Ketika Setya Novanto Membagi Kisah Hidup, Isak Tangis dan Puisi
Selain bercerita soal kisah hidupnya, Novanto menutup pledoinya dengan membacakan puisi "Di Kolong Meja" karya Linda Djalil.
Saat puisi tersebut dibacakan, Deisti yang berada di barisan depan kursi pengunjung tampak beberapa kali mengusap air matanya. Sementara Ketua Majelis Hakim Yanto tampak serius memperhatikan dan sempat mengerutkan dahi ketika Setya Novanto membaca puisi.
Berikut puisi "Di Kolong Meja" yang dibacakan Novanto:
Di kolong meja ada debu yang belum tersapu
Karena pembantu sering pura pura tak tahu
Di kolong meja ada biangnya debu yang memang sengaja tak disapu
Bersembunyi berlama-lama karena takut dakwaan seru melintas membebani bahu
Di kolong meja tersimpan cerita seorang anak manusia menggapai hidup
Gigih dari hari ke hari meraih ilmu dalam keterbatasan
Untuk cita-cita kelak yang bukan semu
Tanpa lelah dan malu bersama debu menghirup udara kelabu
Di kolong meja muncul cerita sukses anak manusia yang semula bersahaja
Akhirnya bisa diikuti siapa saja karena cerdas caranya bekerja
Di kolong meja ada lantai yang mulus tanpa cela
Ada pula yang terjal bergelombang siap menganga menghadang segala cita-cita
Apabila ada kesalahan membahana
Kolong meja siap membelah
Menerkam tanpa bertanya
Bahwa sesungguhnya ada berbagai sosok yang sepatutnya jadi sasaran
Di kolong meja ada pecundang yang bersembunyi
Sembari cuci tangan
Cuci kaki
Cuci muka
Cuci warisan kesalahan
Apakah mereka akan senantiasa di sana
Dengan mental banci berlumur keringat ketakutan
Dan sesekali terbahak melihat teman sebagai korban menjadi tontonan?
Jakarta, 5 April 2018
Jaksa Penuntut Umum Komisi Pemberantasan Korupsi (KPK) menuntut Setya Novanto dengan hukuman penjara selama 16 tahun dan denda Rp 1 miliar subsider enam bulan kurungan.
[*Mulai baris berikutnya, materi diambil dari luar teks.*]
$ cat src/ee_macros.svh
`ifndef EE_MACROS_SVH
`define EE_MACROS_SVH

// 24C16 style device type code, top nibble of every control byte
`define EE_DEV_CODE 4'b1010

// 2K bytes, upper three bits go in the control byte
`define EE_ADDR_W 11

// clk cycles per bus bit, half with scl low and half with scl high
`define EE_BIT_CYCLES 4

`endif

$ cat src/ee_pkg.sv
`include "ee_macros.svh"

package ee_pkg;

    typedef struct packed {
        logic                  is_read;
        logic [`EE_ADDR_W-1:0] addr;
        logic [7:0]            wdata;
    } ee_cmd_t;

    typedef struct packed {
        logic [3:0] dev;
        logic [2:0] page; // addr bits 10:8
        logic       rnw;
    } ee_ctrl_fields_t;

    // built by fields, shifted out as a byte
    typedef union packed {
        ee_ctrl_fields_t f;
        logic [7:0]      raw;
    } ee_ctrl_byte_u;

    typedef enum logic [2:0] {
        op_start,   // start and repeated start
        op_stop,
        op_tx,      // master nack is op_tx with a 1
        op_rx_data,
        op_rx_ack
    } ee_op_kind_e;

    typedef struct packed {
        ee_op_kind_e kind;
        logic        bit_val;
    } ee_bit_op_t;

    typedef struct packed {
        ee_op_kind_e kind;
        logic        rx_bit;
    } ee_bit_res_t;

endpackage

$ cat src/ee_cmd_latch.sv
`include "ee_macros.svh"

module ee_cmd_latch (
    input  logic                  CLK,
    input  logic                  RESET,
    input  logic                  wr,
    input  logic                  rd,
    input  logic [`EE_ADDR_W-1:0] addr,
    input  logic [7:0]            wdata,
    input  logic                  frame_end,
    output ee_pkg::ee_cmd_t       cmd,
    output logic                  cmd_valid,
    output logic                  busy
);

    logic accept;

    assign accept = ~cmd_valid & (wr | rd); // strobes while busy are dropped
    assign busy   = cmd_valid;

    always_ff @(posedge CLK)
    begin
        if (RESET)
            cmd_valid <= 1'b0;
        else if (frame_end)
            cmd_valid <= 1'b0;
        else if (accept)
            cmd_valid <= 1'b1;
    end

    // held for the whole frame, outside may move on
    always_ff @(posedge CLK)
    begin
        if (accept)
        begin
            cmd.is_read <= ~wr; // wr wins over rd
            cmd.addr    <= addr;
            cmd.wdata   <= wdata;
        end
    end

endmodule

$ cat src/ee_frame_seq.sv
`include "ee_macros.svh"

module ee_frame_seq (
    input  logic               CLK,
    input  logic               RESET,
    input  ee_pkg::ee_cmd_t    cmd,
    input  logic               cmd_valid,
    input  logic               op_done,
    output ee_pkg::ee_bit_op_t op,
    output logic               op_go,
    output logic               frame_end
);

    import ee_pkg::*;

    typedef enum logic [3:0] {
        st_idle,
        st_start,
        st_ctrl_w,
        st_addr,
        st_data_w,
        st_rstart,
        st_ctrl_r,
        st_data_r,
        st_stop
    } state_e;

    state_e        state;
    state_e        nstate;
    logic [3:0]    cnt;    // bit within a byte phase, 8 is the ack slot
    logic [3:0]    ncnt;
    logic          advance;
    ee_ctrl_byte_u ctrl;
    logic [7:0]    byte_sel;
    logic [7:0]    tx_src;
    logic [7:0]    sh;
    ee_bit_op_t    nop;

    always_comb
    begin
        // frame_end still high blocks a restart on the old cmd_valid
        advance = (state == st_idle) ? (cmd_valid & ~frame_end) : op_done;
        nstate  = state;
        ncnt    = '0;
        case (state)
            st_idle:   nstate = st_start;
            st_start:  nstate = st_ctrl_w;
            st_rstart: nstate = st_ctrl_r;
            st_stop:   nstate = st_idle;
            default:
            begin
                if (cnt != 4'd8)
                    ncnt = cnt + 4'd1;
                else
                begin
                    case (state)
                        st_ctrl_w: nstate = st_addr;
                        st_addr:   nstate = cmd.is_read ? st_rstart : st_data_w;
                        st_ctrl_r: nstate = st_data_r;
                        default:   nstate = st_stop;
                    endcase
                end
            end
        endcase

        ctrl.f.dev  = `EE_DEV_CODE;
        ctrl.f.page = cmd.addr[`EE_ADDR_W-1:8];
        ctrl.f.rnw  = (nstate == st_ctrl_r);

        case (nstate)
            st_ctrl_w, st_ctrl_r: byte_sel = ctrl.raw;
            st_addr:              byte_sel = cmd.addr[7:0];
            default:              byte_sel = cmd.wdata;
        endcase
        tx_src = (ncnt == 4'd0) ? byte_sel : sh; // load at first bit of a byte

        nop.kind    = op_tx;
        nop.bit_val = 1'b0;
        case (nstate)
            st_start, st_rstart: nop.kind = op_start;
            st_stop:             nop.kind = op_stop;
            st_data_r:
            begin
                if (ncnt == 4'd8)
                    nop.bit_val = 1'b1; // master nack ends the read
                else
                    nop.kind = op_rx_data;
            end
            default:
            begin
                if (ncnt == 4'd8)
                    nop.kind = op_rx_ack;
                else
                    nop.bit_val = tx_src[7];
            end
        endcase
    end

    always_ff @(posedge CLK)
    begin
        if (RESET)
        begin
            state     <= st_idle;
            cnt       <= '0;
            op_go     <= 1'b0;
            frame_end <= 1'b0;
        end
        else
        begin
            op_go     <= 1'b0;
            frame_end <= 1'b0;
            if (advance)
            begin
                state     <= nstate;
                cnt       <= ncnt;
                op_go     <= (nstate != st_idle);
                frame_end <= (nstate == st_idle); // stop op just finished
            end
        end
    end

    always_ff @(posedge CLK)
    begin
        if (advance)
        begin
            op <= nop;
            sh <= {tx_src[6:0], 1'b0};
        end
    end

endmodule

$ cat src/ee_bit_engine.sv
`include "ee_macros.svh"

module ee_bit_engine (
    input  logic                CLK,
    input  logic                RESET,
    input  ee_pkg::ee_bit_op_t  op,
    input  logic                op_go,
    input  logic                sda_in,
    output logic                scl,
    output logic                sda_low,
    output logic                op_done,
    output ee_pkg::ee_bit_res_t res
);

    import ee_pkg::*;

    localparam int PH_W    = $clog2(`EE_BIT_CYCLES);
    localparam int PH_HI   = `EE_BIT_CYCLES / 2;  // first scl high phase
    localparam int PH_LAST = `EE_BIT_CYCLES - 1;

    logic            active;
    logic [PH_W-1:0] phase;
    ee_bit_op_t      cur;
    logic            scl_q;
    logic            sda_q;
    logic            run;
    logic [PH_W-1:0] ph;
    ee_op_kind_e     kind;
    logic            bit_val;
    logic            scl_n;
    logic            sda_n;

    // phase 0 runs in the op_go cycle itself
    always_comb
    begin
        run     = op_go | active;
        kind    = op_go ? op.kind : cur.kind;
        bit_val = op_go ? op.bit_val : cur.bit_val;
        ph      = op_go ? '0 : phase;
        scl_n   = scl_q; // hold between ops
        sda_n   = sda_q;
        if (run)
        begin
            case (kind)
                op_start:
                begin
                    if (ph == 0)
                    begin
                        scl_n = 1'b0;
                        sda_n = 1'b0;
                    end
                    else if (ph == 1)
                        scl_n = 1'b1;
                    else if (ph == PH_HI)
                        sda_n = 1'b1;  // sda falls with scl high
                    else if (ph == PH_LAST)
                        scl_n = 1'b0;
                end
                op_stop:
                begin
                    if (ph == 0)
                        scl_n = 1'b0;
                    else if (ph == 1)
                        sda_n = 1'b1;
                    else if (ph == PH_HI)
                        scl_n = 1'b1;
                    else if (ph == PH_LAST)
                        sda_n = 1'b0;  // sda rises with scl high
                end
                default:
                begin
                    if (ph == 0)
                        scl_n = 1'b0;
                    else if (ph == 1)
                        sda_n = (kind == op_tx) ? ~bit_val : 1'b0;
                    else if (ph == PH_HI)
                        scl_n = 1'b1;
                end
            endcase
        end
    end

    assign scl     = scl_n;
    assign sda_low = sda_n;

    always_ff @(posedge CLK)
    begin
        if (RESET)
        begin
            active  <= 1'b0;
            phase   <= '0;
            scl_q   <= 1'b1;   // idle bus
            sda_q   <= 1'b0;
            op_done <= 1'b0;
        end
        else
        begin
            scl_q   <= scl_n;
            sda_q   <= sda_n;
            op_done <= 1'b0;
            if (op_go)
            begin
                active <= 1'b1;
                phase  <= PH_W'(1);
            end
            else if (active)
            begin
                phase <= phase + 1'b1;
                if (phase == PH_LAST)
                begin
                    active  <= 1'b0;
                    op_done <= 1'b1;
                end
            end
        end
    end

    always_ff @(posedge CLK)
    begin
        if (op_go)
            cur <= op;
        if (run && ph == PH_LAST)
        begin
            res.kind   <= kind;
            res.rx_bit <= sda_in; // second scl high cycle
        end
    end

endmodule

$ cat src/ee_result.sv
module ee_result (
    input  logic                CLK,
    input  logic                RESET,
    input  logic                op_done,
    input  ee_pkg::ee_bit_res_t res,
    input  logic                frame_end,
    output logic [7:0]          rdata,
    output logic                nack,
    output logic                done
);

    import ee_pkg::*;

    logic [7:0] shift;
    logic       nack_seen;

    always_ff @(posedge CLK)
    begin
        if (op_done && res.kind == op_rx_data)
            shift <= {shift[6:0], res.rx_bit}; // msb first
        if (frame_end)
            rdata <= shift;
    end

    always_ff @(posedge CLK)
    begin
        if (RESET)
        begin
            nack_seen <= 1'b0;
            nack      <= 1'b0;
            done      <= 1'b0;
        end
        else
        begin
            done <= frame_end;
            if (frame_end)
            begin
                nack      <= nack_seen;
                nack_seen <= 1'b0; // fresh for next frame
            end
            else if (op_done && res.kind == op_rx_ack && res.rx_bit)
                nack_seen <= 1'b1;
        end
    end

endmodule

$ cat src/ee_ctrl_top.sv
`include "ee_macros.svh"

module ee_ctrl_top (
    input  logic                  CLK,
    input  logic                  RESET,
    input  logic                  wr,
    input  logic                  rd,
    input  logic [`EE_ADDR_W-1:0] addr,
    input  logic [7:0]            wdata,
    input  logic                  sda_in,
    output logic                  scl,
    output logic                  sda_low,
    output logic                  busy,
    output logic                  done,
    output logic [7:0]            rdata,
    output logic                  nack
);

    import ee_pkg::*;

    ee_cmd_t     cmd;
    logic        cmd_valid;
    ee_bit_op_t  op;
    logic        op_go;
    logic        op_done;
    ee_bit_res_t res;
    logic        frame_end;

    ee_cmd_latch u_cmd_latch (
        .CLK       (CLK),
        .RESET     (RESET),
        .wr        (wr),
        .rd        (rd),
        .addr      (addr),
        .wdata     (wdata),
        .frame_end (frame_end),
        .cmd       (cmd),
        .cmd_valid (cmd_valid),
        .busy      (busy)
    );

    ee_frame_seq u_frame_seq (
        .CLK       (CLK),
        .RESET     (RESET),
        .cmd       (cmd),
        .cmd_valid (cmd_valid),
        .op_done   (op_done),
        .op        (op),
        .op_go     (op_go),
        .frame_end (frame_end)
    );

    ee_bit_engine u_bit_engine (
        .CLK     (CLK),
        .RESET   (RESET),
        .op      (op),
        .op_go   (op_go),
        .sda_in  (sda_in),
        .scl     (scl),
        .sda_low (sda_low),
        .op_done (op_done),
        .res     (res)
    );

    ee_result u_result (
        .CLK       (CLK),
        .RESET     (RESET),
        .op_done   (op_done),
        .res       (res),
        .frame_end (frame_end),
        .rdata     (rdata),
        .nack      (nack),
        .done      (done)
    );

endmodule

$ cat config.mk
export PLATFORM = sky130hd
export DESIGN_NAME = ee_ctrl_top
export DESIGN_NICKNAME = d
export VERILOG_FILES = /design/src/ee_pkg.sv /design/src/ee_cmd_latch.sv /design/src/ee_frame_seq.sv /design/src/ee_bit_engine.sv /design/src/ee_result.sv /design/src/ee_ctrl_top.sv
export VERILOG_INCLUDE_DIRS = /design/src
export SDC_FILE = /design/constraint.sdc
export NUM_CORES = 1
export LEC_CHECK = 0
export ABC_AREA = 1
export BUFFER_PORTS_ARGS = -buffer_cell sky130_fd_sc_hd__buf_4
export CAP_MARGIN = 40
export CORE_MARGIN = 2
export CORE_UTILIZATION = 55
export CTS_CLUSTER_DIAMETER = 60
export DETAILED_ROUTE_END_ITERATION = 7
export GPL_TIMING_DRIVEN = 0
export PLACE_DENSITY_LB_ADDON = 0.12
export SLEW_MARGIN = 20
export SYNTH_ARGS = -nofsm -noshare
export SYNTH_HDL_FRONTEND = slang
export SYNTH_HIERARCHICAL = 1
export SYNTH_SLANG_ARGS = --single-unit
$ cat constraint.sdc
create_clock -name CLK -period 5.5 [get_ports CLK]
set_input_delay 0.275 -clock CLK [delete_from_list [all_inputs] [get_ports CLK]]
set_output_delay 0.275 -clock CLK [all_outputs]
set_load 0.05 [all_outputs]
Yosys cells after proc, flatten, opt, wreduce, memory -nomap -nowiden
Index checks and enable logic that the tools add are counted.
W data, S select, Z words.
- flip-flop bits (word level): 75
- input bits: 24
- output and inout port bits: 13
- word-level logic and storage cells: 126
- $add $sub $neg: 2
- equality and inequality tests: 23
- multiplexer cells: 45
- bitwise gates (word level): 10
- reduce and logical (&&, ||, !) cells: 19
- operator list (operator ; number):
    $mux W1 ; 32
    $eq A4 B3 Y1 const B ; 5
    $eq A4 B2 Y1 const B ; 4
    $pmux W4 S4 ; 1
    $pmux W8 S2 ; 1
    $eq A4 B4 Y1 const B ; 3
    $logic_not A4 Y1 ; 3
    $mux W4 ; 3
    $pmux W4 S3 ; 1
    $reduce_or A2 Y1 ; 5
    $pmux W3 S3 ; 1
    $eq A4 B1 Y1 const B ; 2
    $mux W8 ; 1
    $eq A2 B2 Y1 const B ; 3
    $eq A3 B2 Y1 const B ; 2
    $mux W3 ; 2
    $not A1 Y1 ; 6
    $reduce_or A3 Y1 ; 2
    $add A4 B1 Y4 const B ; 1
    $logic_and A1 B1 Y1 ; 4
    $ne A4 B4 Y1 const B ; 1
    $pmux W1 S2 ; 2
    $reduce_bool A4 Y1 ; 1
    $reduce_or A4 Y1 ; 1
    10 further kinds ; 12

Longest topological paths before layout
Gate-level depths: netlist of run 1.
- depth after elaboration: 10
- mapped depth: 15
- gate-level depth less buffers: 15

Hierarchy
Netlist of run 1, hierarchy kept.
- by module, submodules not included (module ; instances ; cells each ; area each (um^2) ; sequential area each (um^2)):
    ee_frame_seq ; 1 ; 175 ; 1330.0 ; 530.5
    ee_bit_engine ; 1 ; 87 ; 710.7 ; 360.3
    ee_cmd_latch ; 1 ; 30 ; 665.6 ; 620.6
    ee_result ; 1 ; 36 ; 620.6 ; 540.5

Least setup slack after synthesis of run 1
OpenSTA, ideal clock, no wires.
- path kind: register to register
- from: reg u_cmd_latch.cmd_valid (netlist: u_cmd_latch/busy)
- to: reg, netlist name u_cmd_latch/cmd[0]
- library setup time: 0.397 ns
- arrival: 1.432 ns
- required time: 5.103 ns
- setup slack: 3.671 ns
- cell stages (with the launch flop): 2
- buffers on the path: 0
- period minus slack after synthesis: 1.829 ns
- cell sequence: dfxtp_1 nor2_1
- cells in the longest elaborated chain, start to end: 2
- ends and longest elaborated chain (element ; line ; text):
    start: declaration ; ee_cmd_latch.sv:12 ; output logic cmd_valid,
    start signal: assignment ; ee_cmd_latch.sv:24 ; cmd_valid <= 1'b0;
    start signal: assignment ; ee_cmd_latch.sv:26 ; cmd_valid <= 1'b0;
    start signal: assignment ; ee_cmd_latch.sv:28 ; cmd_valid <= 1'b1;
    $not A1 Y1 ; ee_cmd_latch.sv:18 ; assign accept = ~cmd_valid & (wr | rd);
    $and A1 B1 Y1 ; ee_cmd_latch.sv:18 ;
    named net u_cmd_latch.accept ; ee_cmd_latch.sv:16 ; logic accept;
The timed path passes the listed nets, and every way through them passes these cells.
A chain may end at the register's enable or synchronous reset.

Worst setup path in the final report of run 1
- from: reg u_frame_seq.op_go
- to: out sda_low
- cells in the longest elaborated chain, start to end: 8
- elaborated cells between the ends (all ways): 24
- those cells by class: eq/ne (5); mux (15); bitwise (2); reduce/logical (2)
- ends and longest elaborated chain (element ; line ; text):
    start: declaration ; ee_frame_seq.sv:10 ; output logic op_go,
    start signal: assignment ; ee_frame_seq.sv:116 ; op_go <= (nstate != st_idle);
    $mux W2 ; ee_bit_engine.sv:39 ; ph = op_go ? '0 : phase;
    $eq A2 B2 Y1 ; ee_bit_engine.sv:67 ; else if (ph == PH_LAST)
    $mux W1 ; ee_bit_engine.sv:67 ;
    $mux W1 ; ee_bit_engine.sv:65 ; else if (ph == PH_HI)
    $mux W1 ; ee_bit_engine.sv:63 ; else if (ph == 1)
    $mux W1 ; ee_bit_engine.sv:61 ; if (ph == 0)
    $pmux W1 S2 ; ee_bit_engine.sv:44 ; case (kind)
    $mux W1 (*) ; ee_bit_engine.sv:42 ; if (run)
    end: declaration ; ee_ctrl_top.sv:12 ; output logic sda_low,
Every way passes the cells marked *; elsewhere a longest branch is shown, timed or not.

==> metrics.cfg, run 1 <==
[sta]
whs_ns=0.103
grt_setup_unrepaired=no
fin_skew_ns=0.00706
fin_crit_ns=2.20
finalSetupViolations=0
period_share=0.399
hold_viol_final=0
timing.setup.tns_ns=0
tightest_slew_ns=0.701
relSlewSlack=0.529
max_freq_mhz=456
slew_viol_final=0

[cts]
cts_tree=built
cts-buffers-inserted=9
root_buffer=clkbuf_8
clkTransAtPathRegs_ns=0.08
cts_sinks=75
cts_resized=0
clockBufferDepth=2
clk_latency_ns=0.34
post_cts_buffers=0
cts_hold_buf=0
cts_max_level=3

[worst_setup_path]
worstSetupPathType=flop to primary output
crit_path_start_kind=flop
crit_fanout=10
max_stage_delay_ns=0.55
cp.arrival_ns=1.92
slowest_stage=dfxtp_1
critical_path.top_delay_family=flip-flops
critPathCaptureType=primary output
crit_top_cell=nand2_1
cp.required_ns=5.22
path_cells=inv_2 > buf_6 > nand2_1 > nand2_1 > nand3_2 > nand2_1 > a21oi_1 > nand2_1 > nand2_2 > inv_1 > buf_4
cp_num_buf_inv=4

[outcome]
status=completed

[drt]
route.vias.total=2325
drc=0
drt_first_iter_violations=110
dr.max_layer_used=met4
drt-wirelength-per-cell_um=12.5
ant_nets=0
dr.pass1.iters=4
routed_wl_um=5700
routed_via_density=5.09
wl_met2_um=2710
route.met3.wl_um=278
wl_met1_um=2640

[grt]
grt_pass1_wl_um=9270
grt-ovfl-total=0
grt_usage=0.188
antenna_found_initial=0
grt_max_degree=21
first_global_vias=2141

[power_and_ir_drop]
swShare=0.333
ir_worst_vdd_mv=0.299
clkPwrFrac=0.268
p_seq_frac=0.440
switchingPower_w=0.000560
p_leak_nw=1.64
powerDensity_nw_per_um2=429
power.internal_w=0.00112
power_w=0.00168
p_comb_frac=0.293

[synthesis]
post_synth.cell_area_avg_um2=10.1
synth_top_area_cell=edfxtp_1
yosysWarningCount=6
syn_inst=328
synth_top_cell_area_share=0.496
synth_cell_types=33
netlist_top_cells_area=edfxtp_1, dfxtp_1, nand2_1
synth_area_um2=3330
ys_seq_area_frac=0.617
ys_seq_elements=75
syn_nets=355

[floorplanning]
start_util=0.565
rows=28
die_y_um=81.8
io_pins=37
die_width_um=81.8
die_area_um2=6690
coreArea_um2=5890

[finish]
fin_nets=404
area_growth_pct=17.8
drive_gt1_frac=0.243
n_fill_cell=470
final_cells=457
n_antenna_cell=0

[placement]
gp_congestion=0.881
hpwl_um=3960
post-place-cells=441
portBuffers=36

[run]
drv_cap=0

[worst_hold_path]
hp-class=primary input to flop

==> registers in the layout, indices dropped and copies added (netlist names), 2 cells and up <==
| signal | count |
|---|---|
| u_bit_engine/cur | 4 |
| u_bit_engine/phase | 2 |
| u_bit_engine/res | 4 |
| u_cmd_latch/cmd | 20 |
| u_frame_seq/cnt | 4 |
| u_frame_seq/op | 4 |
| u_frame_seq/sh | 7 |
| u_frame_seq/state | 4 |
| u_result/rdata | 8 |
| u_result/shift | 8 |
==> synth_stat cells <==
cell / n
xor2_1: 1
nor2_2: 10
a21oi_2: 2
a21oi_1: 11
nand3_1: 32
nor3_4: 1
o21ai_0: 12
o211ai_1: 2
buf_6: 2
nor2_1: 30
a21boi_1: 1
nand3b_4: 1
nand4_1: 2
nand2_1: 63
buf_4: 1
xnor2_1: 1
nand3_2: 5
nor3_1: 2
nand2_4: 2
inv_1: 43
edfxtp_1: 55
o32ai_1: 1
o21ai_1: 2
buf_2: 1
nor2_4: 2
nand4_2: 1
inv_2: 4
ha_1: 3
dfxtp_1: 20
nand3b_1: 1
nand2_2: 8
a31oi_1: 5
a211oi_1: 1
==> power groups by stage <==
stage	sequential [W]	clock [W]	combinational, W
finish	0.000740	0.000450	0.000492
global route	0.000749	0.000484	0.000554
CTS	0.000740	0.000459	0.000491
detailed placement	0.000752	0	0.000487
global placement	0.000749	0	0.000474
floorplan	0.000742	0	0.000380
==> cell families after synthesis <==
family,after synthesis,synth area share
AND/OR/NAND/NOR,160,0.239
flip-flops,75,0.617
adder cells (fa/ha/maj),3,0.0113
XOR/XNOR,2,0.00527
AO/OA/AOI/OAI,37,0.0639
buffers and inverters,51,0.0636
==> through the flow <==
stage,instance area (µm²),utilization,worst slack (ns)
finish,3920,0.666,3.30
global placement,3690,0.627,3.45
CTS,3920,0.666,3.28
detailed placement,3710,0.630,3.47
floorplan,3330,-,3.67
global route,3920,0.666,3.13
==> area by class of cell <==
| cell class | instances | area (µm²) | area share |
|---|---|---|---|
| inverters | 47 | 176 | 0.0450 |
| plain buffers | 4 | 35.0 | 0.00894 |
| multi-input cells | 202 | 1070 | 0.272 |
| clock inverters | 5 | 77.6 | 0.0198 |
| clock buffers | 11 | 131 | 0.0335 |
| flip-flops and latches | 75 | 2050 | 0.524 |
| repair buffers | 38 | 287 | 0.0731 |
| well taps | 75 | 93.8 | 0.0239 |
Jaksa juga menuntut hakim agar menjatuhkan pidana tambahan untuk membayar uang pengganti US$ 7,45 juta dikurangi uang Rp 5 milliar yang sudah dikembalikan Setnov selambat 30 hari setelah putusan. Selain itu jaksa meminta hakim mencabut hak terdakwa menjabat sebagai pejabat publik selama lima tahun.
Jaksa KPK juga mengumumkan menolak memberikan status justice collaborator yang diajukan Setnov karena dianggap kurang kooperatif. Jaksa menjelaskan persyaratan seseorang menjadi justice collaborator harus secara signifikan membongkar kejahatan yang dibuatnya dan pelaku lainnya yang lebih besar, serta mengembalikan hasil seluruh kejahatannya.